> Requirement: Please write out all of the entries exactly as they appear.

Data entries
==> src/rtl/io_output_if.sv <==
// CPU-side store interface of the output unit: write strobes from the IO
// address decoder plus the store data bus.
interface io_output_if;
    logic        led_ctrl;
    logic        seg_ctrl;
    logic [31:0] write_data;

    modport master (
        output led_ctrl,
        output seg_ctrl,
        output write_data
    );

    modport slave (
        input led_ctrl,
        input seg_ctrl,
        input write_data
    );
endinterface

==> src/rtl/io_output_unit.sv <==
// Output-space write responder: latches CPU stores into the LED and segment
// registers, drives the LEDs, and scans the 8-digit hex display.
module io_output_unit #(
    parameter int LED_WIDTH = 16,
    parameter int SCAN_DIV  = 100000,
    parameter int BLANK_LZ  = 1
) (
    input  logic                 clk,
    input  logic                 rst_n,
    io_output_if.slave           bus,
    output logic [LED_WIDTH-1:0] led,
    output logic [7:0]           seg_an,
    output logic [7:0]           seg_out
);

    localparam int             CNT_W   = (SCAN_DIV > 2) ? $clog2(SCAN_DIV) : 1;
    localparam logic [CNT_W-1:0] CNT_MAX = CNT_W'(SCAN_DIV - 1);

    logic [LED_WIDTH-1:0] led_q,       led_d;
    logic [31:0]          seg_q,       seg_d;
    logic [CNT_W-1:0]     scan_cnt_q,  scan_cnt_d;
    logic [2:0]           digit_idx_q, digit_idx_d;
    logic [7:0]           seg_an_q,    seg_an_d;
    logic [7:0]           seg_out_q,   seg_out_d;

    logic [2:0]           msd_s;
    logic [3:0]           nibble_s;
    logic                 blank_s;

    // Hex digit to active-high gfedcba segment pattern.
    function automatic logic [6:0] hex7(input logic [3:0] n);
        logic [6:0] p;
        case (n)
            4'h0:    p = 7'h3F;
            4'h1:    p = 7'h06;
            4'h2:    p = 7'h5B;
            4'h3:    p = 7'h4F;
            4'h4:    p = 7'h66;
            4'h5:    p = 7'h6D;
            4'h6:    p = 7'h7D;
            4'h7:    p = 7'h07;
            4'h8:    p = 7'h7F;
            4'h9:    p = 7'h6F;
            4'hA:    p = 7'h77;
            4'hB:    p = 7'h7C;
            4'hC:    p = 7'h39;
            4'hD:    p = 7'h5E;
            4'hE:    p = 7'h79;
            4'hF:    p = 7'h71;
            default: p = 7'h00;
        endcase
        return p;
    endfunction

    // Most significant nonzero nibble; a zero register reports digit 0.
    always_comb begin
        msd_s = 3'd0;
        for (int i = 0; i < 8; i++) begin
            if (seg_q[4*i +: 4] != 4'd0) begin
                msd_s = 3'(i);
            end else begin
                msd_s = msd_s;
            end
        end
    end

    // Next-state logic: store latching, scan timing and display decode.
    always_comb begin
        led_d       = led_q;
        seg_d       = seg_q;
        scan_cnt_d  = scan_cnt_q;
        digit_idx_d = digit_idx_q;
        seg_an_d    = 8'hFF;
        seg_out_d   = 8'hFF;
        nibble_s    = seg_q[{digit_idx_q, 2'b00} +: 4];
        blank_s     = (BLANK_LZ != 0) && (digit_idx_q > msd_s);

        if (bus.led_ctrl) begin
            led_d = bus.write_data[LED_WIDTH-1:0];
        end else begin
            led_d = led_q;
        end

        if (bus.seg_ctrl) begin
            seg_d = bus.write_data;
        end else begin
            seg_d = seg_q;
        end

        if (scan_cnt_q == CNT_MAX) begin
            scan_cnt_d  = {CNT_W{1'b0}};
            digit_idx_d = digit_idx_q + 3'd1;
        end else begin
            scan_cnt_d  = scan_cnt_q + CNT_W'(1);
            digit_idx_d = digit_idx_q;
        end

        // Display follows the register contents of the current digit, so a
        // store shows up one cycle after it is latched.
        if (blank_s) begin
            seg_an_d  = 8'hFF;
            seg_out_d = 8'hFF;
        end else begin
            seg_an_d  = ~(8'b0000_0001 << digit_idx_q);
            seg_out_d = {1'b1, ~hex7(nibble_s)};
        end
    end

    // State and registered outputs; reset leaves the display dark.
    always_ff @(posedge clk or negedge rst_n) begin
        if (!rst_n) begin
            led_q       <= {LED_WIDTH{1'b0}};
            seg_q       <= 32'h0000_0000;
            scan_cnt_q  <= {CNT_W{1'b0}};
            digit_idx_q <= 3'd0;
            seg_an_q    <= 8'hFF;
            seg_out_q   <= 8'hFF;
        end else begin
            led_q       <= led_d;
            seg_q       <= seg_d;
            scan_cnt_q  <= scan_cnt_d;
            digit_idx_q <= digit_idx_d;
            seg_an_q    <= seg_an_d;
            seg_out_q   <= seg_out_d;
        end
    end

    assign led     = led_q;
    assign seg_an  = seg_an_q;
    assign seg_out = seg_out_q;

endmodule

==> src/flat_wrapper.sv <==
// flat-port wrapper written by rule: the top's interface ports become plain ports
module io_output_unit_flat 
#(
    parameter int LED_WIDTH = 16,
    parameter int SCAN_DIV  = 100000,
    parameter int BLANK_LZ  = 1
)
  (clk, rst_n, led, seg_an, seg_out, bus_led_ctrl, bus_seg_ctrl, bus_write_data);
  io_output_if bus_i ();
  input  logic clk;
  input  logic rst_n;
  output logic [LED_WIDTH-1:0] led;
  output logic [7:0] seg_an;
  output logic [7:0] seg_out;
  input wire logic [$bits(bus_i.led_ctrl)-1:0] bus_led_ctrl;
  input wire logic [$bits(bus_i.seg_ctrl)-1:0] bus_seg_ctrl;
  input wire logic [$bits(bus_i.write_data)-1:0] bus_write_data;
  assign bus_i.led_ctrl = bus_led_ctrl;
  assign bus_i.seg_ctrl = bus_seg_ctrl;
  assign bus_i.write_data = bus_write_data;
  io_output_unit #(.LED_WIDTH(LED_WIDTH), .SCAN_DIV(SCAN_DIV), .BLANK_LZ(BLANK_LZ)) u_core (.clk(clk), .rst_n(rst_n), .bus(bus_i), .led(led), .seg_an(seg_an), .seg_out(seg_out));
endmodule
==> config.mk <==
export PLATFORM = sky130hd
export DESIGN_NAME = io_output_unit_flat
export DESIGN_NICKNAME = d
export VERILOG_FILES = /design/src/rtl/io_output_if.sv /design/src/rtl/io_output_unit.sv /design/src/flat_wrapper.sv
export SDC_FILE = /design/constraint.sdc
export NUM_CORES = 1
export LEC_CHECK = 0
export CAP_MARGIN = 20
export CORE_ASPECT_RATIO = 2
export CORE_MARGIN = 4
export CORE_UTILIZATION = 43
export CTS_BUF_LIST = sky130_fd_sc_hd__clkbuf_4
export DETAILED_ROUTE_END_ITERATION = 10
export PLACE_DENSITY_LB_ADDON = 0.2
export SETUP_SLACK_MARGIN = 0.15
export SKIP_LAST_GASP = 1
export SLEW_MARGIN = 20
export SYNTH_ARGS = -nofsm -noshare
export SYNTH_HDL_FRONTEND = slang
export SYNTH_SLANG_ARGS = --single-unit
export TNS_END_PERCENT = 20
==> constraint.sdc <==
create_clock -name clk -period 6.7 [get_ports clk]
set_input_delay 1.34 -clock clk [delete_from_list [all_inputs] [get_ports clk]]
set_output_delay 1.34 -clock clk [all_outputs]
set_load 0.01 [all_outputs]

> Written reply:
==> src/rtl/io_output_if.sv <==
// CPU-side store interface of the output unit: write strobes from the IO
// address decoder plus the store data bus.
interface io_output_if;
    logic        led_ctrl;
    logic        seg_ctrl;
    logic [31:0] write_data;

    modport master (
        output led_ctrl,
        output seg_ctrl,
        output write_data
    );

    modport slave (
        input led_ctrl,
        input seg_ctrl,
        input write_data
    );
endinterface

==> src/rtl/io_output_unit.sv <==
// Output-space write responder: latches CPU stores into the LED and segment
// registers, drives the LEDs, and scans the 8-digit hex display.
module io_output_unit #(
    parameter int LED_WIDTH = 16,
    parameter int SCAN_DIV  = 100000,
    parameter int BLANK_LZ  = 1
) (
    input  logic                 clk,
    input  logic                 rst_n,
    io_output_if.slave           bus,
    output logic [LED_WIDTH-1:0] led,
    output logic [7:0]           seg_an,
    output logic [7:0]           seg_out
);

    localparam int             CNT_W   = (SCAN_DIV > 2) ? $clog2(SCAN_DIV) : 1;
    localparam logic [CNT_W-1:0] CNT_MAX = CNT_W'(SCAN_DIV - 1);

    logic [LED_WIDTH-1:0] led_q,       led_d;
    logic [31:0]          seg_q,       seg_d;
    logic [CNT_W-1:0]     scan_cnt_q,  scan_cnt_d;
    logic [2:0]           digit_idx_q, digit_idx_d;
    logic [7:0]           seg_an_q,    seg_an_d;
    logic [7:0]           seg_out_q,   seg_out_d;

    logic [2:0]           msd_s;
    logic [3:0]           nibble_s;
    logic                 blank_s;

    // Hex digit to active-high gfedcba segment pattern.
    function automatic logic [6:0] hex7(input logic [3:0] n);
        logic [6:0] p;
        case (n)
            4'h0:    p = 7'h3F;
            4'h1:    p = 7'h06;
            4'h2:    p = 7'h5B;
            4'h3:    p = 7'h4F;
            4'h4:    p = 7'h66;
            4'h5:    p = 7'h6D;
            4'h6:    p = 7'h7D;
            4'h7:    p = 7'h07;
            4'h8:    p = 7'h7F;
            4'h9:    p = 7'h6F;
            4'hA:    p = 7'h77;
            4'hB:    p = 7'h7C;
            4'hC:    p = 7'h39;
            4'hD:    p = 7'h5E;
            4'hE:    p = 7'h79;
            4'hF:    p = 7'h71;
            default: p = 7'h00;
        endcase
        return p;
    endfunction

    // Most significant nonzero nibble; a zero register reports digit 0.
    always_comb begin
        msd_s = 3'd0;
        for (int i = 0; i < 8; i++) begin
            if (seg_q[4*i +: 4] != 4'd0) begin
                msd_s = 3'(i);
            end else begin
                msd_s = msd_s;
            end
        end
    end

    // Next-state logic: store latching, scan timing and display decode.
    always_comb begin
        led_d       = led_q;
        seg_d       = seg_q;
        scan_cnt_d  = scan_cnt_q;
        digit_idx_d = digit_idx_q;
        seg_an_d    = 8'hFF;
        seg_out_d   = 8'hFF;
        nibble_s    = seg_q[{digit_idx_q, 2'b00} +: 4];
        blank_s     = (BLANK_LZ != 0) && (digit_idx_q > msd_s);

        if (bus.led_ctrl) begin
            led_d = bus.write_data[LED_WIDTH-1:0];
        end else begin
            led_d = led_q;
        end

        if (bus.seg_ctrl) begin
            seg_d = bus.write_data;
        end else begin
            seg_d = seg_q;
        end

        if (scan_cnt_q == CNT_MAX) begin
            scan_cnt_d  = {CNT_W{1'b0}};
            digit_idx_d = digit_idx_q + 3'd1;
        end else begin
            scan_cnt_d  = scan_cnt_q + CNT_W'(1);
            digit_idx_d = digit_idx_q;
        end

        // Display follows the register contents of the current digit, so a
        // store shows up one cycle after it is latched.
        if (blank_s) begin
            seg_an_d  = 8'hFF;
            seg_out_d = 8'hFF;
        end else begin
            seg_an_d  = ~(8'b0000_0001 << digit_idx_q);
            seg_out_d = {1'b1, ~hex7(nibble_s)};
        end
    end

    // State and registered outputs; reset leaves the display dark.
    always_ff @(posedge clk or negedge rst_n) begin
        if (!rst_n) begin
            led_q       <= {LED_WIDTH{1'b0}};
            seg_q       <= 32'h0000_0000;
            scan_cnt_q  <= {CNT_W{1'b0}};
            digit_idx_q <= 3'd0;
            seg_an_q    <= 8'hFF;
            seg_out_q   <= 8'hFF;
        end else begin
            led_q       <= led_d;
            seg_q       <= seg_d;
            scan_cnt_q  <= scan_cnt_d;
            digit_idx_q <= digit_idx_d;
            seg_an_q    <= seg_an_d;
            seg_out_q   <= seg_out_d;
        end
    end

    assign led     = led_q;
    assign seg_an  = seg_an_q;
    assign seg_out = seg_out_q;

endmodule

==> src/flat_wrapper.sv <==
// flat-port wrapper written by rule: the top's interface ports become plain ports
module io_output_unit_flat 
#(
    parameter int LED_WIDTH = 16,
    parameter int SCAN_DIV  = 100000,
    parameter int BLANK_LZ  = 1
)
  (clk, rst_n, led, seg_an, seg_out, bus_led_ctrl, bus_seg_ctrl, bus_write_data);
  io_output_if bus_i ();
  input  logic clk;
  input  logic rst_n;
  output logic [LED_WIDTH-1:0] led;
  output logic [7:0] seg_an;
  output logic [7:0] seg_out;
  input wire logic [$bits(bus_i.led_ctrl)-1:0] bus_led_ctrl;
  input wire logic [$bits(bus_i.seg_ctrl)-1:0] bus_seg_ctrl;
  input wire logic [$bits(bus_i.write_data)-1:0] bus_write_data;
  assign bus_i.led_ctrl = bus_led_ctrl;
  assign bus_i.seg_ctrl = bus_seg_ctrl;
  assign bus_i.write_data = bus_write_data;
  io_output_unit #(.LED_WIDTH(LED_WIDTH), .SCAN_DIV(SCAN_DIV), .BLANK_LZ(BLANK_LZ)) u_core (.clk(clk), .rst_n(rst_n), .bus(bus_i), .led(led), .seg_an(seg_an), .seg_out(seg_out));
endmodule
==> config.mk <==
export PLATFORM = sky130hd
export DESIGN_NAME = io_output_unit_flat
export DESIGN_NICKNAME = d
export VERILOG_FILES = /design/src/rtl/io_output_if.sv /design/src/rtl/io_output_unit.sv /design/src/flat_wrapper.sv
export SDC_FILE = /design/constraint.sdc
export NUM_CORES = 1
export LEC_CHECK = 0
export CAP_MARGIN = 20
export CORE_ASPECT_RATIO = 2
export CORE_MARGIN = 4
export CORE_UTILIZATION = 43
export CTS_BUF_LIST = sky130_fd_sc_hd__clkbuf_4
export DETAILED_ROUTE_END_ITERATION = 10
export PLACE_DENSITY_LB_ADDON = 0.2
export SETUP_SLACK_MARGIN = 0.15
export SKIP_LAST_GASP = 1
export SLEW_MARGIN = 20
export SYNTH_ARGS = -nofsm -noshare
export SYNTH_HDL_FRONTEND = slang
export SYNTH_SLANG_ARGS = --single-unit
export TNS_END_PERCENT = 20
==> constraint.sdc <==
create_clock -name clk -period 6.7 [get_ports clk]
set_input_delay 1.34 -clock clk [delete_from_list [all_inputs] [get_ports clk]]
set_output_delay 1.34 -clock clk [all_outputs]
set_load 0.01 [all_outputs]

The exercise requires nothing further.